**HOW TO COMPLETE THIS TASK**
Look for "combinational" in the records and copy every line that has it.

**DATA SHOWN**
============

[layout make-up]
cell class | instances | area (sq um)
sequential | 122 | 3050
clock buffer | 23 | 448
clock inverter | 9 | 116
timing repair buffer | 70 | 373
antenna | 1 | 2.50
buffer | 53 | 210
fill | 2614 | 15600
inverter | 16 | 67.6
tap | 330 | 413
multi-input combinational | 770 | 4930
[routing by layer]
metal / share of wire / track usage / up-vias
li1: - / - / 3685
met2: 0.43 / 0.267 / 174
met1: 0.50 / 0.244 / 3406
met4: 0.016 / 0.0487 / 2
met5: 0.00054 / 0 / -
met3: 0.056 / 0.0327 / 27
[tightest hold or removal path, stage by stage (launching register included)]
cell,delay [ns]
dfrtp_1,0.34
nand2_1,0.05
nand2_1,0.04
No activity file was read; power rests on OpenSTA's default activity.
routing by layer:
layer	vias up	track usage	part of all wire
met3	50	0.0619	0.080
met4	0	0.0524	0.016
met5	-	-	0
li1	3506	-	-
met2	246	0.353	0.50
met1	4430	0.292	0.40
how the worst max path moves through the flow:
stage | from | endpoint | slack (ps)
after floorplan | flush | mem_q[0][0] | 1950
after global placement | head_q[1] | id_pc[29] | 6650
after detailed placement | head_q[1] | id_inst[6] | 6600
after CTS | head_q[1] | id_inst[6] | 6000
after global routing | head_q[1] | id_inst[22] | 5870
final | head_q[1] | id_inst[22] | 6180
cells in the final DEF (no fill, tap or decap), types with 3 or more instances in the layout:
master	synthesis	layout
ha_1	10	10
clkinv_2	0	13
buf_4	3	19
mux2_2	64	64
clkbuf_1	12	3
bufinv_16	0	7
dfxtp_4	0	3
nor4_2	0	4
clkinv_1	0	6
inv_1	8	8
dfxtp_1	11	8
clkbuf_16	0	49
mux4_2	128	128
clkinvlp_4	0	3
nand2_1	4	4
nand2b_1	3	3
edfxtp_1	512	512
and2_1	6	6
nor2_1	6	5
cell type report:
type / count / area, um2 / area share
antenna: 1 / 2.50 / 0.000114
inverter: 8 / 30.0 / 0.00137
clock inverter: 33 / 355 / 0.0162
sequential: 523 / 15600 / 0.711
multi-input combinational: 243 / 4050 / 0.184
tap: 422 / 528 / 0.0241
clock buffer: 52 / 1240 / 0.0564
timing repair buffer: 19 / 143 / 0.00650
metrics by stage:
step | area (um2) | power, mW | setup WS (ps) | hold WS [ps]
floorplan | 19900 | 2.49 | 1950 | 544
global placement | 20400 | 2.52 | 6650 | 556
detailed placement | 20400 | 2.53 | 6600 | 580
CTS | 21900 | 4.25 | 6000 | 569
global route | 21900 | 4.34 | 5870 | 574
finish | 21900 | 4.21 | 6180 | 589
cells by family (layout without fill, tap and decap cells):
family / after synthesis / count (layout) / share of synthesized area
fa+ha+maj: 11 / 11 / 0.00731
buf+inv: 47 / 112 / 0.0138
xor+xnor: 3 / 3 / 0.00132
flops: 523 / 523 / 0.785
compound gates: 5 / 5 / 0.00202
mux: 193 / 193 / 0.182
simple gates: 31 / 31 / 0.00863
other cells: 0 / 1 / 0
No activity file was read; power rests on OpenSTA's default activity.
`config.mk`:
```
export PLATFORM = sky130hd
export DESIGN_NAME = lfsr_prbs_gen
export DESIGN_NICKNAME = d
export VERILOG_FILES = /design/src/rtl/lfsr_pkg.sv /design/src/rtl/lfsr_step_unroll.sv /design/src/rtl/lfsr_prbs_gen.sv
export SDC_FILE = /design/constraint.sdc
export NUM_CORES = 1
export LEC_CHECK = 0
export ABC_AREA = 1
export BUFFER_PORTS_ARGS = -buffer_cell sky130_fd_sc_hd__buf_2
export CAP_MARGIN = 20
export CORE_ASPECT_RATIO = 0.7
export CORE_MARGIN = 3
export CORE_UTILIZATION = 40
export CTS_BUF_LIST = sky130_fd_sc_hd__clkbuf_8
export CTS_CLUSTER_SIZE = 16
export DETAILED_ROUTE_END_ITERATION = 10
export PLACE_DENSITY = 0.73
export SYNTH_ARGS = -nofsm -noshare
export SYNTH_HDL_FRONTEND = slang
export SYNTH_SLANG_ARGS = --single-unit
```
`constraint.sdc`:
```
create_clock -name clk -period 2.9 [get_ports clk]
set_input_delay 0.145 -clock clk [delete_from_list [all_inputs] [get_ports clk]]
set_output_delay 0.145 -clock clk [all_outputs]
set_load 0.05 [all_outputs]
```
$ cat config.mk
export PLATFORM = sky130hd
export DESIGN_NAME = gat_bram_loader
export DESIGN_NICKNAME = d
export VERILOG_FILES = /design/src/rtl/gat_bram_loader.sv
export SDC_FILE = /design/constraint.sdc
export NUM_CORES = 1
export LEC_CHECK = 0
export CAP_MARGIN = 20
export CELL_PAD_IN_SITES_DETAIL_PLACEMENT = 0
export CELL_PAD_IN_SITES_GLOBAL_PLACEMENT = 1
export CORE_MARGIN = 5
export CORE_UTILIZATION = 35
export DETAILED_ROUTE_END_ITERATION = 6
export MAX_ROUTING_LAYER = met4
export PLACE_DENSITY_LB_ADDON = 0.1
export SLEW_MARGIN = 0
export SYNTH_ARGS = -nofsm -noshare
export SYNTH_HDL_FRONTEND = slang
export SYNTH_SLANG_ARGS = --single-unit
$ cat constraint.sdc
create_clock -name clk -period 2.3 [get_ports clk]
set_input_delay 0.345 -clock clk [delete_from_list [all_inputs] [get_ports clk]]
set_output_delay 0.345 -clock clk [all_outputs]
set_load 0.005 [all_outputs]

============

**YOUR RESPONSE**
multi-input combinational | 770 | 4930
multi-input combinational: 243 / 4050 / 0.184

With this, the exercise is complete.